A good start would be to suggest that in any constituency where there is, say, fewer than 400 members, the Candidate will simply be appointed by the Scottish Executive, If you don't want that you've got till January 2014 to sort it.

And then finally, for it seems to me that the money available would easily fund three jobs out of two, I'd make a third appointment. "Official intellectual stirrer up in chief" or , I don't know, "Head of external liason" if it needs a pompous official title. This person's job would just be to go out there and network. To speak to the research departments at the various professional bodies: The EIS;  The Institute of Chartered Accountants in Scotland; the Royal Colleges; the Law Society etc...; and to the charities and special interest groups; Citizen's Advice; SCVO (there's always a place for a lost sheep); Children First; CPAG; Age Concern; Alzheimer's Scotland.........and to the business organisations......and to the Universities...........and, yes certainly and importantly the Trade Unions and to......stir them up.

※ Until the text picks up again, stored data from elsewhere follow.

This is an optimization exercise on Yosys and OpenROAD, whose aim is small area and few clock cycles, not a production implementation.
Power is estimated from default activity; no workload was simulated.

==> module hdlc_rx32, before the edit <==
module hdlc_rx32 (
    input  wire        clk,
    input  wire        rst,
    input  wire        rx_valid,
    output wire        rx_ready,
    input  wire [31:0] rx_data,
    input  wire  [2:0] rx_len,
    input  wire        rx_clear,
    output wire        pl_valid,
    input  wire        pl_ready,
    output wire [31:0] pl_data,
    output wire  [2:0] pl_len,
    output wire        pl_end,
    output wire        pl_crc_ok,
    output wire        pl_abort
);
    localparam [7:0]  FLAG = 8'h7E;
    localparam [7:0]  ESC  = 8'h7D;
    localparam [15:0] RESIDUE = 16'hF0B8;
    reg        open_r;      
    reg        ne_r;        
    reg        esc_r;       
    reg  [1:0] hc_r;        
    reg  [7:0] h0_r;        
    reg  [7:0] h1_r;        
    reg [15:0] crc_r;       
    reg        half_r;      
    wire [15:0] b = half_r ? rx_data[31:16] : rx_data[15:0];
    wire [7:0]  b0 = b[7:0];
    wire [7:0]  b1 = b[15:8];
    wire        in0 = 1'b1;                                   
    wire        in1 = half_r ? rx_len[2] : (rx_len[2] | rx_len[1]);
    wire        more = !half_r && (rx_len[2] | (&rx_len[1:0]));   
    wire f0 = in0 && (b0 == FLAG);
    wire f1 = in1 && (b1 == FLAG);
    wire x0 = (b0 == ESC);
    wire x1 = (b1 == ESC);
    wire end0  = f0 && open_r && ne_r;
    wire bd0   = !f0 && open_r;                   
    wire i0    = bd0 && !esc_r && x0;             
    wire v0    = bd0 && !i0;                      
    wire [7:0] u0 = b0 ^ {2'b00, esc_r, 5'b00000};
    wire o1    = f0 || open_r;                    
    wire n1    = !f0 && (ne_r || bd0);            
    wire e1    = i0;                              
    wire end1  = f1 && o1 && n1;
    wire bd1   = in1 && !f1 && o1;
    wire i1    = bd1 && !e1 && x1;
    wire v1    = bd1 && !i1;
    wire [7:0] u1 = b1 ^ {2'b00, e1, 5'b00000};
    wire has_end = end0 || end1;
    wire hin  = !f0 || end0;                      
    wire [1:0] hce = hin ? hc_r : 2'd0;
    wire       v1n = v1 && !end0;
    reg  [2:0] nemit;
    reg        tge2;
    always @(*) begin
        case ({hce, v0, v1n})
            4'b00_00:                     begin tge2 = 1'b0; nemit = 3'd0; end
            4'b00_01, 4'b00_10, 4'b01_00: begin tge2 = 1'b0; nemit = has_end ? 3'd1 : 3'd0; end
            4'b00_11, 4'b01_01, 4'b01_10, 4'b10_00: begin tge2 = 1'b1; nemit = 3'd0; end
            4'b01_11, 4'b10_01, 4'b10_10: begin tge2 = 1'b1; nemit = 3'd1; end
            4'b10_11:                     begin tge2 = 1'b1; nemit = 3'd2; end
            default:                      begin tge2 = 1'b1; nemit = 3'd0; end
        endcase
    end
    wire [7:0] slot0 = (hce == 2'd2) ? h0_r : (hce == 2'd1) ? h1_r : u0;
    assign pl_data = {b, h1_r, slot0};
    wire [15:0] cs0, cs1;
    wire [15:0] ca0 = crc_r;
    crc16_x25_byte u_s0 (.crc_in(ca0), .data(u0), .crc_out(cs0));
    wire [15:0] ca1 = f0 ? 16'hFFFF : (v0 ? cs0 : ca0);
    crc16_x25_byte u_s1 (.crc_in(ca1), .data(u1), .crc_out(cs1));
    wire [15:0] ca2 = f1 ? 16'hFFFF : (v1 ? cs1 : ca1);
    wire esc_at_end = end0 ? esc_r : e1;
    wire crc_good = ((end0 ? ca0 : ca1) == RESIDUE) && !esc_at_end && tge2;
    wire ev = rx_clear ? (open_r && ne_r) : (has_end || nemit != 3'd0);
    assign pl_valid  = rx_valid && ev;
    assign pl_len    = rx_clear ? 3'd0 : nemit;
    assign pl_end    = rx_clear || has_end;
    assign pl_crc_ok = !rx_clear && crc_good;
    assign pl_abort  = rx_clear;
    wire go = rx_valid && pl_ready;
    assign rx_ready = pl_ready && (rx_clear || !more);
    wire o2 = f1 || o1;
    wire n2 = !f1 && (n1 || bd1);
    wire e2 = f1 ? 1'b0 : (bd1 ? i1 : e1);
    wire [2:0] kb = f1 ? 3'd0 :
                    f0 ? {2'b00, v1} :
                    {1'b0, hc_r} + {2'b00, v0} + {2'b00, v1};
    always @(posedge clk) begin
        if (rst) begin
            open_r <= 1'b0;
            hc_r   <= 2'd0;
            half_r <= 1'b0;
        end else if (go) begin
            if (rx_clear) begin
                open_r <= 1'b0;
                half_r <= 1'b0;
            end else begin
                open_r <= o2;
                ne_r   <= n2;
                esc_r  <= e2;
                hc_r   <= (kb >= 3'd2) ? 2'd2 : kb[1:0];
                crc_r  <= ca2;
                if (v1) begin
                    h0_r <= v0 ? u0 : h1_r;
                    h1_r <= u1;
                end else if (v0) begin
                    h0_r <= h1_r;
                    h1_r <= u0;
                end
                half_r <= more;
            end
        end
    end
endmodule
Settings: LEC_CHECK=0, CAP_MARGIN=20, CORE_MARGIN=2, CORE_UTILIZATION=40, SLEW_MARGIN=20; clock period 5.5 ns.
standard.sh (not shown) runs the stock make flow with config.mk's settings and CLKGATE_MAP_FILE= SYNTH_SCRIPT=/design/flow/synth_recipe.tcl, a recipe that flattens the netlist after the stock synthesis.
==> flow/flow/run.sh <==
#!/bin/bash
# Layout flow: the standard flow (standard.sh, ORFS synth to finish) with
# two changes:
#  - ABC maps the logic with flow/abc_area.script (structural choices, then
#    delay mapping with area recovery) in place of ORFS's speed script,
#    which upsizes every gate; synthesis is otherwise unchanged, so the
#    registers are the standard synthesis's;
#  - the port buffers are buf_1 cells instead of the default buffer cell.
# Each step's full log stays in orfs/logs/; make's own output goes to
# flow_make.log in the work folder.
set -euo pipefail
W=$PWD
rm -rf "$W/scripts_local"
cp -r "$FLOW_HOME/scripts" "$W/scripts_local"
cp "$W/flow/abc_area.script" "$W/scripts_local/abc_speed.script"
bash "$W/standard.sh" SCRIPTS_DIR="$W/scripts_local" \
    BUFFER_PORTS_ARGS="-buffer_cell sky130_fd_sc_hd__buf_1" finish \
    > "$W/flow_make.log" 2>&1
==> flow/flow/abc_area.script <==
&get -n
&st
&dch
&nf -R 1000
&put
topo
Change:
--- a/flow/design.v
+++ b/flow/design.v
@@ -34,17 +34,17 @@
 );
     localparam [7:0]  FLAG = 8'h7E;
     localparam [7:0]  ESC  = 8'h7D;
     localparam [15:0] RESIDUE = 16'hF0B8;
     reg        open_r;      
-    reg        ne_r;        
     reg        esc_r;       
     reg  [1:0] hc_r;        
     reg  [7:0] h0_r;        
     reg  [7:0] h1_r;        
     reg [15:0] crc_r;       
     reg        half_r;      
+    wire        ne_r = (hc_r != 2'd0) || esc_r;
     wire [15:0] b = half_r ? rx_data[31:16] : rx_data[15:0];
     wire [7:0]  b0 = b[7:0];
     wire [7:0]  b1 = b[15:8];
     wire        in0 = 1'b1;                                   
     wire        in1 = half_r ? rx_len[2] : (rx_len[2] | rx_len[1]);
@@ -65,10 +65,15 @@
     wire bd1   = in1 && !f1 && o1;
     wire i1    = bd1 && !e1 && x1;
     wire v1    = bd1 && !i1;
     wire [7:0] u1 = b1 ^ {2'b00, e1, 5'b00000};
     wire has_end = end0 || end1;
+    wire [7:0] b2 = rx_data[23:16];
+    wire [7:0] b3 = rx_data[31:24];
+    wire fast = !half_r && rx_len[2] && !rx_clear && open_r && (hc_r == 2'd2) &&
+                !f0 && !x0 && !f1 && !x1 &&
+                (b2 != FLAG) && (b2 != ESC) && (b3 != FLAG) && (b3 != ESC);
     wire hin  = !f0 || end0;                      
     wire [1:0] hce = hin ? hc_r : 2'd0;
     wire       v1n = v1 && !end0;
     reg  [2:0] nemit;
     reg        tge2;
@@ -81,29 +86,31 @@
             4'b10_11:                     begin tge2 = 1'b1; nemit = 3'd2; end
             default:                      begin tge2 = 1'b1; nemit = 3'd0; end
         endcase
     end
     wire [7:0] slot0 = (hce == 2'd2) ? h0_r : (hce == 2'd1) ? h1_r : u0;
-    assign pl_data = {b, h1_r, slot0};
+    assign pl_data = {u1, u0, h1_r, slot0};
     wire [15:0] cs0, cs1;
     wire [15:0] ca0 = crc_r;
     crc16_x25_byte u_s0 (.crc_in(ca0), .data(u0), .crc_out(cs0));
     wire [15:0] ca1 = f0 ? 16'hFFFF : (v0 ? cs0 : ca0);
     crc16_x25_byte u_s1 (.crc_in(ca1), .data(u1), .crc_out(cs1));
     wire [15:0] ca2 = f1 ? 16'hFFFF : (v1 ? cs1 : ca1);
+    wire [15:0] cs2, cs3;
+    crc16_x25_byte u_s2 (.crc_in(ca2), .data(b2), .crc_out(cs2));
+    crc16_x25_byte u_s3 (.crc_in(cs2), .data(b3), .crc_out(cs3));
     wire esc_at_end = end0 ? esc_r : e1;
     wire crc_good = ((end0 ? ca0 : ca1) == RESIDUE) && !esc_at_end && tge2;
     wire ev = rx_clear ? (open_r && ne_r) : (has_end || nemit != 3'd0);
     assign pl_valid  = rx_valid && ev;
-    assign pl_len    = rx_clear ? 3'd0 : nemit;
+    assign pl_len    = rx_clear ? 3'd0 : fast ? 3'd4 : nemit;
     assign pl_end    = rx_clear || has_end;
     assign pl_crc_ok = !rx_clear && crc_good;
     assign pl_abort  = rx_clear;
     wire go = rx_valid && pl_ready;
-    assign rx_ready = pl_ready && (rx_clear || !more);
+    assign rx_ready = pl_ready && (rx_clear || !more || fast);
     wire o2 = f1 || o1;
-    wire n2 = !f1 && (n1 || bd1);
     wire e2 = f1 ? 1'b0 : (bd1 ? i1 : e1);
     wire [2:0] kb = f1 ? 3'd0 :
                     f0 ? {2'b00, v1} :
                     {1'b0, hc_r} + {2'b00, v0} + {2'b00, v1};
     always @(posedge clk) begin
@@ -113,13 +120,17 @@
             half_r <= 1'b0;
         end else if (go) begin
             if (rx_clear) begin
                 open_r <= 1'b0;
                 half_r <= 1'b0;
+            end else if (fast) begin
+                esc_r  <= 1'b0;
+                crc_r  <= cs3;
+                h0_r   <= b2;
+                h1_r   <= b3;
             end else begin
                 open_r <= o2;
-                ne_r   <= n2;
                 esc_r  <= e2;
                 hc_r   <= (kb >= 3'd2) ? 2'd2 : kb[1:0];
                 crc_r  <= ca2;
                 if (v1) begin
                     h0_r <= v0 ? u0 : h1_r;
After rerunning: The new run passed the timing, DRC and antenna checks. Via count went up by 43%. Die area goes up by 25%. Design area increases by 36%. Total power climbs by 15%. Synthesized cell count rose by 36%. Worst hold slack improves by 18 ps. Sequential share of layout area goes down by 8.6 points. Cell count rose by 36%.
Function was not checked in any run of this note: the RTL went through the layout flow alone.

[what the ideal ports hide]
The results above use ideal ports. As a check the final layouts listed here were re-extracted and re-timed, cells and wires unchanged. Step 1: set_driving_cell puts a clkbuf_16 on clk and a buf_2 on each other input, an assumption about the parent block. Step 2 adds t to the input delays and takes it off the output delays; t is the mean of the earliest and latest rising clock arrival at the registers after step 1. Input paths then give back, and output paths get back, about the clock's delay inside the block. Three values: ideal, step 1, step 2; two values: the first two.
run | shift t [ns] | setup WS [ns] | worst register clock-pin slew, ns
the first run | 0.323 | 0.414 / 0.392 / 0.392 | 0.09 / 0.09
the second run | 0.330 | 0.200 / 0.195 / -0.116 | 0.09 / 0.09
Met with ideal ports but missed after step 2: setup timing in the second run. For the second run, which loses most, drivers alone change the setup slack by -0.005 ns; drivers and shift together by -0.316 ns.
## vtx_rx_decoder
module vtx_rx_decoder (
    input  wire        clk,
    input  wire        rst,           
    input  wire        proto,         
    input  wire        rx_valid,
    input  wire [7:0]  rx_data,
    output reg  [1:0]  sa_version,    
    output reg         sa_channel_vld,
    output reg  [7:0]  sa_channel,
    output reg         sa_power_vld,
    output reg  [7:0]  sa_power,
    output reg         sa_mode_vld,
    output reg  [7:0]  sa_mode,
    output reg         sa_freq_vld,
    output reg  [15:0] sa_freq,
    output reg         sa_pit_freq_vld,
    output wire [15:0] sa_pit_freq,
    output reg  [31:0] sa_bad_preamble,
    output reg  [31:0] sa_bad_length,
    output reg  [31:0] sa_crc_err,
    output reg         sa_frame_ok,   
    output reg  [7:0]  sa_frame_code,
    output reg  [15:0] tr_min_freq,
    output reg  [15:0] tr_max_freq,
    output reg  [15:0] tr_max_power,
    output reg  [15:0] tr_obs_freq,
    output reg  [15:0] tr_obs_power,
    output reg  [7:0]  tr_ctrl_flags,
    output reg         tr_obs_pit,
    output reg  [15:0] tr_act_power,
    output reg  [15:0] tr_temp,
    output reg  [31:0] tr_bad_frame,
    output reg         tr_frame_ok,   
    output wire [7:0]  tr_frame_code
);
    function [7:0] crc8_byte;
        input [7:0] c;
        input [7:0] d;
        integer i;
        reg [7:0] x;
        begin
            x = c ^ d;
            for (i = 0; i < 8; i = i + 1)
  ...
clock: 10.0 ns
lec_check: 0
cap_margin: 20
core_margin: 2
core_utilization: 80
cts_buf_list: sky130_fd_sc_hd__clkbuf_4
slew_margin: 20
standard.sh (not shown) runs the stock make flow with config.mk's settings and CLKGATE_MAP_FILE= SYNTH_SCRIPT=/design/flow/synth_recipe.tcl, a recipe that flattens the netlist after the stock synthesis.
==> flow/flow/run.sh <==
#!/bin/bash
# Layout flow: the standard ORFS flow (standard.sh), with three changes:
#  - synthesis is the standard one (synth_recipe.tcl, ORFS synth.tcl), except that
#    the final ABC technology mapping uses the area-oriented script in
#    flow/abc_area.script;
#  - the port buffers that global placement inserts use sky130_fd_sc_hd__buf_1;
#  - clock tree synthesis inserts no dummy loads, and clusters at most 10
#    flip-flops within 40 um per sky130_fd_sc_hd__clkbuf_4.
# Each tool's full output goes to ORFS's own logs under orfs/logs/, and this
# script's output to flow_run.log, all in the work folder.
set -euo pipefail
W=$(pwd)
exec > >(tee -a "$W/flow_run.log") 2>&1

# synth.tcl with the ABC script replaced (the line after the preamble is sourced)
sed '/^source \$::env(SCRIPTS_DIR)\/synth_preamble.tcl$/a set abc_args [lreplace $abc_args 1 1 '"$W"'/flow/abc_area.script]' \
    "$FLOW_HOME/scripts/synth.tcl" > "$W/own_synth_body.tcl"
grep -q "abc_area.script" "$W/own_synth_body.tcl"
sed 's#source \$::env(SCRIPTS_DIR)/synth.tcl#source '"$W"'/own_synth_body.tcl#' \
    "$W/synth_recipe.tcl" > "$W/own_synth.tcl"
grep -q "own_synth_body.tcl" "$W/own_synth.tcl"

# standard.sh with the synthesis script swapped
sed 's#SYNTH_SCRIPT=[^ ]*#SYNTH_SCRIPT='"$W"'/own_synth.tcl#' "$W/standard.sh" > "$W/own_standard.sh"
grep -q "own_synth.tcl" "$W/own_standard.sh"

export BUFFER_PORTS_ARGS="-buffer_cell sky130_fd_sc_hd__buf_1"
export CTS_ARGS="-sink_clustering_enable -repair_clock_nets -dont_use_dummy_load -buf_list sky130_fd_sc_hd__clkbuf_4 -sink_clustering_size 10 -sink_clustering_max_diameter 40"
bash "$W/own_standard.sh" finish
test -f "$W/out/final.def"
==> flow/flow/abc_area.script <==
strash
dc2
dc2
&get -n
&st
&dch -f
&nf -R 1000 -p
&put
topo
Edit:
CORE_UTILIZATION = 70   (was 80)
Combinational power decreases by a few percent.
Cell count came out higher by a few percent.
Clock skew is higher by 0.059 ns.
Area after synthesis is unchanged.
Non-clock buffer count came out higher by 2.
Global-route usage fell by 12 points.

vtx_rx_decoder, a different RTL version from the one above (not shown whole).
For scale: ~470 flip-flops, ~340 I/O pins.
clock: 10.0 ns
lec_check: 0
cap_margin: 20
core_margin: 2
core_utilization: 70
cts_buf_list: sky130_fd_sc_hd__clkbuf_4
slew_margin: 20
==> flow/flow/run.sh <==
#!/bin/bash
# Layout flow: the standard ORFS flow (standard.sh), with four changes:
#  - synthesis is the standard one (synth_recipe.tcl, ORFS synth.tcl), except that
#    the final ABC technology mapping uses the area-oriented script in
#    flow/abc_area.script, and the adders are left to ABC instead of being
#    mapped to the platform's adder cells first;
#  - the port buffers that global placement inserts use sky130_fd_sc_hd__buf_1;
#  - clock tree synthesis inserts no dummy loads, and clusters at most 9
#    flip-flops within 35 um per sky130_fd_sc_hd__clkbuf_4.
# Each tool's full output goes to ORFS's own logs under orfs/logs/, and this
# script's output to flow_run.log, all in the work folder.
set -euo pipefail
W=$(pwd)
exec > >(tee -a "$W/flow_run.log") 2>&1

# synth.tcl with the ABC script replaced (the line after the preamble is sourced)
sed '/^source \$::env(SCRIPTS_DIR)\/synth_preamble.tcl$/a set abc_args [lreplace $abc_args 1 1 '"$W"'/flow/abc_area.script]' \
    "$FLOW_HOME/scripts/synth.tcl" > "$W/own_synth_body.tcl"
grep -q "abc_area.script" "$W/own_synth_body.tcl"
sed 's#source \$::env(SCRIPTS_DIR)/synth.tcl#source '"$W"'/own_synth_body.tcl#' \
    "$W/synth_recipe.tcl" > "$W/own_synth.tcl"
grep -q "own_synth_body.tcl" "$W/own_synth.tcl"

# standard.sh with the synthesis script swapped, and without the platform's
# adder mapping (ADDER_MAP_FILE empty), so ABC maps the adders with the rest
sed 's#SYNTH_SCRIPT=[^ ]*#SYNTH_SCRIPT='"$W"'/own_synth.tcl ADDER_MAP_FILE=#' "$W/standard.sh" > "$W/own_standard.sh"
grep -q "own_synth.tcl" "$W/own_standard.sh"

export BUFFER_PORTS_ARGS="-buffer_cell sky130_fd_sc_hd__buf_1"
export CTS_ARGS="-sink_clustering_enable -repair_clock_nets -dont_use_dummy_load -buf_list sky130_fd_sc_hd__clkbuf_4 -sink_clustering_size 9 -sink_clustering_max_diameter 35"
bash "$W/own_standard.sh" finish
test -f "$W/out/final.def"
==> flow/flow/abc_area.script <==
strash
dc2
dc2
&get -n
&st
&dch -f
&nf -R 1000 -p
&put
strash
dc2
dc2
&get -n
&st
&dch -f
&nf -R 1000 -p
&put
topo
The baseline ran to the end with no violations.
This design comes from an exercise in tuning for small area, a short achievable clock period and few clock cycles on the open sky130 flow, not from production work.
The RTL was checked by simulation tests, not by an equivalence proof against the original design.
Power figures rest on the tool's default switching activity, not on a simulated workload.

Design bsac_lag, start of the top module:
module bsac_lag (
    input  wire        clk,
    input  wire        rst,
    input  wire        in_valid,
    output wire        in_ready,
    input  wire [31:0] in_data,
    input  wire [6:0]  in_min_period,
    output wire        out_valid,
    input  wire        out_ready,
    output wire [6:0]  out_lag,
    output wire [6:0]  out_best_lag,
    output wire [8:0]  out_best_value,
    output wire [8:0]  out_global_max,
    output wire        out_err
);
==> flow/config.mk <==
export PLATFORM = sky130hd
export DESIGN_NAME = bsac_lag
export DESIGN_NICKNAME = bsac_lag
export VERILOG_FILES = /design/flow/design.v
export SDC_FILE = /design/flow/constraint.sdc
export NUM_CORES = 4
export LEC_CHECK = 0
export ABC_AREA = 1
export CAP_MARGIN = 20
export CORE_MARGIN = 2
export CORE_UTILIZATION = 40
export PLACE_DENSITY = 0.6
export SETUP_SLACK_MARGIN = 5
export SLEW_MARGIN = 20
==> flow/constraint.sdc <==
create_clock -name core_clock -period 10.0 [get_ports {clk}]
set_input_delay 2.0000 -clock core_clock [delete_from_list [all_inputs] [get_ports {clk}]]
set_output_delay 2.0000 -clock core_clock [all_outputs]
set_load 0.01 [all_outputs]
standard.sh (not shown) runs the stock make flow with config.mk's settings and CLKGATE_MAP_FILE= SYNTH_SCRIPT=/design/flow/synth_recipe.tcl, a recipe that flattens the netlist after the stock synthesis.
==> flow/flow/run.sh <==
#!/bin/bash
# The standard layout (the standard.sh: ORFS from synthesis to the final
# layout, unchanged clock and constraints) with two changes to how it is made:
#  - each input and output port is buffered with sky130_fd_sc_hd__buf_4
#    instead of the flow's default buffer choice;
#  - timing repair aims for 7 ns of setup slack instead of 5 ns.
set -e
export BUFFER_PORTS_ARGS="-buffer_cell sky130_fd_sc_hd__buf_4"
sed 's/SETUP_SLACK_MARGIN=[0-9.]*/SETUP_SLACK_MARGIN=7/' standard.sh > standard_m.sh
bash standard_m.sh > standard.log 2>&1
Testbench counts at the start, summed over its fixed seeds: cycles 7,717.
==> next run, changes <==
--- a/flow/flow/run.sh
+++ b/flow/flow/run.sh
@@ -6 +6 @@
-#  - timing repair aims for 7 ns of setup slack instead of 5 ns.
+#  - timing repair aims for 6.5 ns of setup slack instead of 5 ns.
@@ -9 +9 @@
-sed 's/SETUP_SLACK_MARGIN=[0-9.]*/SETUP_SLACK_MARGIN=7/' standard.sh > standard_m.sh
+sed 's/SETUP_SLACK_MARGIN=[0-9.]*/SETUP_SLACK_MARGIN=6.5/' standard.sh > standard_m.sh
Result: Sequential share of layout area increases by 3.1 points; sequential cell count stays the same; clock-buffer cell count increases by 13; total power decreases by a few percent; setup slack got worse by 0.011 ns; design area decreases by a little under a tenth.
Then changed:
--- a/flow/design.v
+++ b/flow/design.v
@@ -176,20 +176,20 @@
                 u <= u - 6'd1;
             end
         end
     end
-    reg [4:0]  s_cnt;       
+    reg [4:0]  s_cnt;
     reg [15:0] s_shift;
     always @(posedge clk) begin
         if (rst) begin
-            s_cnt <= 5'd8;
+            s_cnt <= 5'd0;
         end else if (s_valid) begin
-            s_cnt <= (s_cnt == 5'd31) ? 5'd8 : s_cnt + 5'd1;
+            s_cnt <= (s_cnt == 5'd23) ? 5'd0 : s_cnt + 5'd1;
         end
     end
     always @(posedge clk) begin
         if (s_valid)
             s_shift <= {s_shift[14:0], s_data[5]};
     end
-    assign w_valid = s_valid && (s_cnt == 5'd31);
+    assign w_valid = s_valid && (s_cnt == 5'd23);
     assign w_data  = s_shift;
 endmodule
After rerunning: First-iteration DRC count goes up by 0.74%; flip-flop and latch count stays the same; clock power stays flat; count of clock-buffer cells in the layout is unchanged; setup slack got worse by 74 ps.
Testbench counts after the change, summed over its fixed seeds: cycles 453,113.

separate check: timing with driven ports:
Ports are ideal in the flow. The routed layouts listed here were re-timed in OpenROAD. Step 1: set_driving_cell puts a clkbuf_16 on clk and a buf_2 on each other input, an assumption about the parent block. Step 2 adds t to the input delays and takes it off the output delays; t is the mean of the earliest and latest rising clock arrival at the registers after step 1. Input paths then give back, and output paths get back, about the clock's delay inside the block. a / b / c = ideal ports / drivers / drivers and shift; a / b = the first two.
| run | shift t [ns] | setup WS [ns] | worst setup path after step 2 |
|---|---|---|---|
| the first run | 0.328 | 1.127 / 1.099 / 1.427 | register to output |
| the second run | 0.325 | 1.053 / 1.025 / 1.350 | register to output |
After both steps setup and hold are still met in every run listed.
Source: an optimization exercise on an open RTL-to-GDS flow (aim: small area, a short achievable clock period and few clock cycles). Production flows keep margins and buffers that such runs may drop. Function was checked by simulation only, so behaviour that the tests miss may differ from the original.

--- design/flow/run.sh ---
#!/bin/bash
# synth_recipe.tcl (not shown) runs the flow's synth.tcl, then flattens the netlist and writes it again
# the make line also repeats each setting of config.mk as NAME=value (left out here)
make -C /OpenROAD-flow-scripts/flow DESIGN_CONFIG=/design/flow/config.mk WORK_HOME=/design/flow/orfs CLKGATE_MAP_FILE= SYNTH_SCRIPT=/design/flow/synth_recipe.tcl finish
--- design/flow/config.mk ---
export PLATFORM = sky130hd
export DESIGN_NAME = dspu
export DESIGN_NICKNAME = dspu
export VERILOG_FILES = /design/flow/design.v
export SDC_FILE = /design/flow/constraint.sdc
export NUM_CORES = 4
export LEC_CHECK = 0
export CAP_MARGIN = 35
export CORE_MARGIN = 2
export CORE_UTILIZATION = 40
export SLEW_MARGIN = 30
--- design/flow/constraint.sdc ---
create_clock -name core_clock -period 12.0 [get_ports {clk}]
set_input_delay 2.4000 -clock core_clock [delete_from_list [all_inputs] [get_ports {clk}]]
set_output_delay 2.4000 -clock core_clock [all_outputs]
set_load 0.01 [all_outputs]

To tell them we're looking for ideas and invite them to provide them......to offer them liason........off the record if desired  and with nothing off the table between them and our front bench team. To eat a lot of lunches and drink a lot of coffees. To agitate, in the proper sense of that word. And to head hunt for those whose ideas might be useful to encourage. Post Devolution in house policy development has been a disaster and since 2007 we've not even had the civil service. If we want to get back to being the rational voice of liberal civic society (as we were for ten years) then that's going to need to be a two way process. And it's not happening now.

So these are some of the things I would do if this was my call. Which it's not. In practice, none of this will happen. There are already candidates getting lined up for the two vacancies and there will probably be a factional trade off in their appointment. I'm sure somebody will be found to write a manifesto but otherwise the Party retains a heartfelt anti-intellectualism: "If someone wants input to policy they can go along to a Branch meeting". Anyway, new ideas inevitably imply the old ideas were wrong and that's not a concession this leadership is prepared to make. We still haven't moved beyond blaming the electorate and that evil Svengali, Alex Salmond, for our defeat. Strategy beyond that is that the SNP will either bottle or decisively lose a referendum and that will be enough to return us as a default option. Indeed, various dead beat councillors are already eyeing up the SNP Constituencies they believe they might inherit in that circumstance. Nothing is being done to disabuse them of that presumption because I suspect it's a view shared at the very top. Indeed, it appears to me to be the only hope held at the very top.

So, no matter how you slice and dice this you come back to David Plouffe's wise observation. Back room staff don't win elections, they only make it possible for viable candidates to do so. Until we face up to that everything else is academic.

So, as my various SNP readers keep getting annoyed about my predictions that Eck has no intention of holding a Referendum, here's something to cheer you up. No matter what happens on the Constitution between now and 2016, I currently see no reason that you will not be comfortably re-elected at that time. Unless, of course, there's a Tory revival!